▶ **Work required**
Could you please return each line of the data that has the word "begin"?

▶ **Data for this exercise**
■ ■ ■ ■ ■

**src/rtl/seq_div_32.sv**
```systemverilog
// Multi-cycle unsigned restoring divider: one trial subtraction per clock,
// WIDTH steps per division, with a one-edge shortcut for a zero divisor.
module seq_div_32 #(
  parameter int WIDTH = 32
) (
  input  logic             clk,
  input  logic             rst_n,
  input  logic             start,
  input  logic [WIDTH-1:0] dividend_in,
  input  logic [WIDTH-1:0] divisor_in,
  output logic [WIDTH-1:0] quotient_out,
  output logic [WIDTH-1:0] remainder_out,
  output logic             busy,
  output logic             done,
  output logic             div_by_zero
);

  localparam int CW = $clog2(WIDTH + 1);

  typedef enum logic [1:0] {
    IDLE = 2'd0,
    RUN  = 2'd1,
    DONE = 2'd2
  } state_e;

  state_e           state_q, state_d;
  logic [CW-1:0]    count_q, count_d;
  logic [WIDTH:0]   part_q, part_d;
  logic [WIDTH-1:0] shq_q, shq_d;
  logic [WIDTH-1:0] divisor_q, divisor_d;
  logic [WIDTH-1:0] quot_q, quot_d;
  logic [WIDTH-1:0] rem_q, rem_d;
  logic             dbz_q, dbz_d;

  logic [WIDTH:0]   shifted;
  logic [WIDTH+1:0] trial;
  logic             noBorrow;
  logic [WIDTH:0]   partNext;
  logic [WIDTH-1:0] shqNext;

  // Trial subtraction as an add of the inverted divisor with carry-in 1;
  // a carry out of the top bit means the divisor fit.
  always_comb begin
    shifted  = {part_q[WIDTH-1:0], shq_q[WIDTH-1]};
    trial    = {1'b0, shifted} + {1'b0, ~{1'b0, divisor_q}} + (WIDTH+2)'(1);
    noBorrow = trial[WIDTH+1];
    partNext = noBorrow ? trial[WIDTH:0] : shifted;
    shqNext  = {shq_q[WIDTH-2:0], noBorrow};
  end

  always_comb begin
    state_d   = state_q;
    count_d   = count_q;
    part_d    = part_q;
    shq_d     = shq_q;
    divisor_d = divisor_q;
    quot_d    = quot_q;
    rem_d     = rem_q;
    dbz_d     = dbz_q;
    case (state_q)
      IDLE, DONE: begin
        if (start) begin
          divisor_d = divisor_in;
          dbz_d     = 1'b0;
          if (divisor_in != '0) begin
            state_d = RUN;
            count_d = '0;
            part_d  = '0;
            shq_d   = dividend_in;
          end else begin
            state_d = DONE;
            quot_d  = '1;
            rem_d   = dividend_in;
            dbz_d   = 1'b1;
          end
        end else if (state_q == DONE) begin
          state_d = IDLE;
        end
      end
      RUN: begin
        part_d  = partNext;
        shq_d   = shqNext;
        count_d = count_q + CW'(1);
        if (count_q == CW'(WIDTH - 1)) begin
          state_d = DONE;
          quot_d  = shqNext;
          rem_d   = partNext[WIDTH-1:0];
        end
      end
      default: state_d = IDLE;
    endcase
  end

  always_ff @(posedge clk or negedge rst_n) begin
    if (!rst_n) begin
      state_q   <= IDLE;
      count_q   <= '0;
      part_q    <= '0;
      shq_q     <= '0;
      divisor_q <= '0;
      quot_q    <= '0;
      rem_q     <= '0;
      dbz_q     <= 1'b0;
    end else begin
      state_q   <= state_d;
      count_q   <= count_d;
      part_q    <= part_d;
      shq_q     <= shq_d;
      divisor_q <= divisor_d;
      quot_q    <= quot_d;
      rem_q     <= rem_d;
      dbz_q     <= dbz_d;
    end
  end

  assign quotient_out  = quot_q;
  assign remainder_out = rem_q;
  assign busy          = (state_q == RUN);
  assign done          = (state_q == DONE);
  assign div_by_zero   = dbz_q;

endmodule

```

■ ■ ■ ■ ■

▶ **Solution for this exercise**
  always_comb begin
  always_comb begin
      IDLE, DONE: begin
        if (start) begin
          if (divisor_in != '0) begin
          end else begin
        end else if (state_q == DONE) begin
      RUN: begin
        if (count_q == CW'(WIDTH - 1)) begin
  always_ff @(posedge clk or negedge rst_n) begin
    if (!rst_n) begin
    end else begin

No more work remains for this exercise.